In the large $k$ limit (high powers of the line bundle), the compositions

$FS_k \circ Hilb_k, \quad Hilb_k \circ FS_k$

tend to the identity as $k\to\infty$, mirroring the semi-classical regime in Berezin–Toeplitz quantization of Kähler metrics, and undergirding asymptotic analytic and geometric quantization.

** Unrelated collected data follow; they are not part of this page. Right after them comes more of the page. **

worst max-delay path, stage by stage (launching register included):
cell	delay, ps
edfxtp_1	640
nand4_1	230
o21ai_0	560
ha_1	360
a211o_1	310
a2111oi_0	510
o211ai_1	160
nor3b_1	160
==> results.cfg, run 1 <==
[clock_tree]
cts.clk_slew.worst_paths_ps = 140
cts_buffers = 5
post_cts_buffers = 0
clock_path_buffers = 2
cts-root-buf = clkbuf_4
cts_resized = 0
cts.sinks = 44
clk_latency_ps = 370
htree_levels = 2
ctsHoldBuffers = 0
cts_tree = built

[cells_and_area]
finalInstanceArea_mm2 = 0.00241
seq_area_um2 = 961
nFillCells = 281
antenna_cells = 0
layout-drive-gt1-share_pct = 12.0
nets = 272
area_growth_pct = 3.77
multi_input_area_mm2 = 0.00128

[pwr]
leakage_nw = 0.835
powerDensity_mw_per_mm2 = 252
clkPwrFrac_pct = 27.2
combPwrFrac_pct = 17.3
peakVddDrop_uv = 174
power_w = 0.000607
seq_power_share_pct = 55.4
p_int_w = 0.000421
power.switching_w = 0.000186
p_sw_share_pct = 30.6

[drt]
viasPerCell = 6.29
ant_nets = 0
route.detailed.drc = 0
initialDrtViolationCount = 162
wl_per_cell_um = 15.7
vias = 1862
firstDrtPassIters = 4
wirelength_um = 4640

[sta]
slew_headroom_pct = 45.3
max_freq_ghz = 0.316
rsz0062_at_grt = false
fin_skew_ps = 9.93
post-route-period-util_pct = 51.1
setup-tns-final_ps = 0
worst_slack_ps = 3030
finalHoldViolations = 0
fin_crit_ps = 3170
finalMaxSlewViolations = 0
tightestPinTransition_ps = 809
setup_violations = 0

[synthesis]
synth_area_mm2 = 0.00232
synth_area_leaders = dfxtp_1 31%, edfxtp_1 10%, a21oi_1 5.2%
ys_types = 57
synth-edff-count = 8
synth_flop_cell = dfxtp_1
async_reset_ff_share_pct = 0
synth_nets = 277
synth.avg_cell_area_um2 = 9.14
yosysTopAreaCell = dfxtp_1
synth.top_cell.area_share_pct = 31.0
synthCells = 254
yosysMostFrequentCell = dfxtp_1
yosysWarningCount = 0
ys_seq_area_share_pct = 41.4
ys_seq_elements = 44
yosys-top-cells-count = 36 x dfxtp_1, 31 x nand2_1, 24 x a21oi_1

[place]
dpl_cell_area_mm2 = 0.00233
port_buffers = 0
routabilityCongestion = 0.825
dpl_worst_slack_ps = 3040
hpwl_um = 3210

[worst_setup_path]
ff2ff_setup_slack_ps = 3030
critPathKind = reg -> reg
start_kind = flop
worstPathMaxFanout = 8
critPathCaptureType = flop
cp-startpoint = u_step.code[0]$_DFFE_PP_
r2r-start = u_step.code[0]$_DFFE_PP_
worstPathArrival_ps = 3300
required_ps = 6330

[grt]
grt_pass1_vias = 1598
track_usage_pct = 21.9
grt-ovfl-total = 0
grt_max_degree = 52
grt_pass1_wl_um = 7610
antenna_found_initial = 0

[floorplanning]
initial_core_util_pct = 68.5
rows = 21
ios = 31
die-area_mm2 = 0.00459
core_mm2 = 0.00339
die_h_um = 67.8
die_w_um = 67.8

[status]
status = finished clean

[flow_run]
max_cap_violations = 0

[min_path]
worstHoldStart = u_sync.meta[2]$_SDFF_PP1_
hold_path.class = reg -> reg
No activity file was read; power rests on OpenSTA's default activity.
[src/rtl/intagg_unit.sv]
module intagg_unit #(
    parameter int GRP_W = 8
) (
    input  logic             clk,
    input  logic             rst_n,
    input  logic             wr_tx,
    input  logic             wr_txm,
    input  logic             wr_rx,
    input  logic             wr_rxm,
    input  logic [GRP_W-1:0] wdata,
    input  logic [GRP_W-1:0] tx_evt,
    input  logic [GRP_W-1:0] rx_evt,
    output logic [GRP_W-1:0] tx_lat,
    output logic [GRP_W-1:0] tx_msk,
    output logic [GRP_W-1:0] rx_lat,
    output logic [GRP_W-1:0] rx_msk,
    output logic [1:0]       sum
);
    typedef struct packed {
        logic [GRP_W-1:0] tx;
        logic [GRP_W-1:0] txm;
        logic [GRP_W-1:0] rx;
        logic [GRP_W-1:0] rxm;
    } unit_st_t;

    unit_st_t s_d, s_q;

    always_comb begin
        s_d = s_q;
        if (wr_tx)  s_d.tx = s_q.tx & ~wdata;
        if (wr_rx)  s_d.rx = s_q.rx & ~wdata;
        s_d.tx = s_d.tx | tx_evt;
        s_d.rx = s_d.rx | rx_evt;
        if (wr_txm) s_d.txm = wdata;
        if (wr_rxm) s_d.rxm = wdata;
    end

    always_ff @(posedge clk or negedge rst_n) begin
        if (!rst_n) begin
            s_q.tx  <= '0;
            s_q.rx  <= '0;
            s_q.txm <= '1;
            s_q.rxm <= '1;
        end else begin
            s_q <= s_d;
        end
    end

    assign tx_lat = s_q.tx;
    assign tx_msk = s_q.txm;
    assign rx_lat = s_q.rx;
    assign rx_msk = s_q.rxm;
    assign sum[0] = |(s_q.tx & ~s_q.txm);
    assign sum[1] = |(s_q.rx & ~s_q.rxm);

    // events latch whatever the mask holds
    p_latch_r2: assert property (@(posedge clk) disable iff (!rst_n)
        (|tx_evt) |=> ((s_q.tx & $past(tx_evt)) == $past(tx_evt)));
    // written ones clear when no event competes
    p_w1c_r1: assert property (@(posedge clk) disable iff (!rst_n)
        (wr_tx && tx_evt == '0) |=> ((s_q.tx & $past(wdata)) == '0));
    // no write and no event keeps the latched bits
    p_hold_r1: assert property (@(posedge clk) disable iff (!rst_n)
        (!wr_rx && rx_evt == '0) |=> $stable(s_q.rx));
    // clearing all transmit bits drops the summary
    p_sum_drop_r3: assert property (@(posedge clk) disable iff (!rst_n)
        (wr_tx && wdata == '1 && tx_evt == '0) |=> !sum[0]);
endmodule
===== config.mk =====
export PLATFORM = sky130hd
export DESIGN_NAME = cfg_cmd_exec
export DESIGN_NICKNAME = d
export VERILOG_FILES = /design/src/rtl/cfg_cmd_pkg.sv /design/src/rtl/cfg_cmd_decode.sv /design/src/rtl/cfg_bus_timer.sv /design/src/rtl/cfg_cmd_exec.sv
export SDC_FILE = /design/constraint.sdc
export NUM_CORES = 1
export LEC_CHECK = 0
export BUFFER_PORTS_ARGS = -buffer_cell sky130_fd_sc_hd__buf_2
export CORE_MARGIN = 2
export CORE_UTILIZATION = 35
export DETAILED_ROUTE_END_ITERATION = 12
export PLACE_DENSITY = 0.6
export SETUP_SLACK_MARGIN = 0.3
export SLEW_MARGIN = 20
export SYNTH_ARGS = -nofsm -noshare
export SYNTH_HDL_FRONTEND = slang
export SYNTH_SLANG_ARGS = --single-unit

===== constraint.sdc =====
create_clock -name clk -period 2 [get_ports clk]
set_input_delay 0.4 -clock clk [delete_from_list [all_inputs] [get_ports clk]]
set_output_delay 0.4 -clock clk [all_outputs]
set_load 0.005 [all_outputs]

6. Applications and Implications Across Fields

The classification of holomorphic inner products informs several advanced research areas:

• Balanced embeddings: The condition $FS(Hilb(h))=h$ for a metric $h$ corresponds to balanced metrics, unique up to automorphism (Hashimoto, 2017).
• Theta correspondence: Explicit inner product formulas relate special values of $L$-functions to norm computations for automorphic forms, supporting arithmetic non-vanishing theorems and congruence phenomena (Hsieh et al., 2016).
• Representation theory: Explicit weighted Bergman inner products permit discrete branching laws and symmetry breaking operator construction for holomorphic discrete series (Nakahama, 2021).
• Orthogonality and structure of modular forms: The radical structure of regularized holomorphic inner products clarifies the algebraic and analytic decomposition of modular form spaces, with applications to moonshine phenomena and string theory (1711.01733).
• Berezin–Toeplitz quantization: Surjectivity and injectivity results for Hilbert and Fubini–Study pairs are foundational in the quantization of Kähler manifolds (Hashimoto, 2017).

The body of work reviewed delineates a unified perspective on holomorphic inner products, connecting complex geometry, automorphic form theory, and representation theory by means of explicit analytic, algebraic, and geometric tools.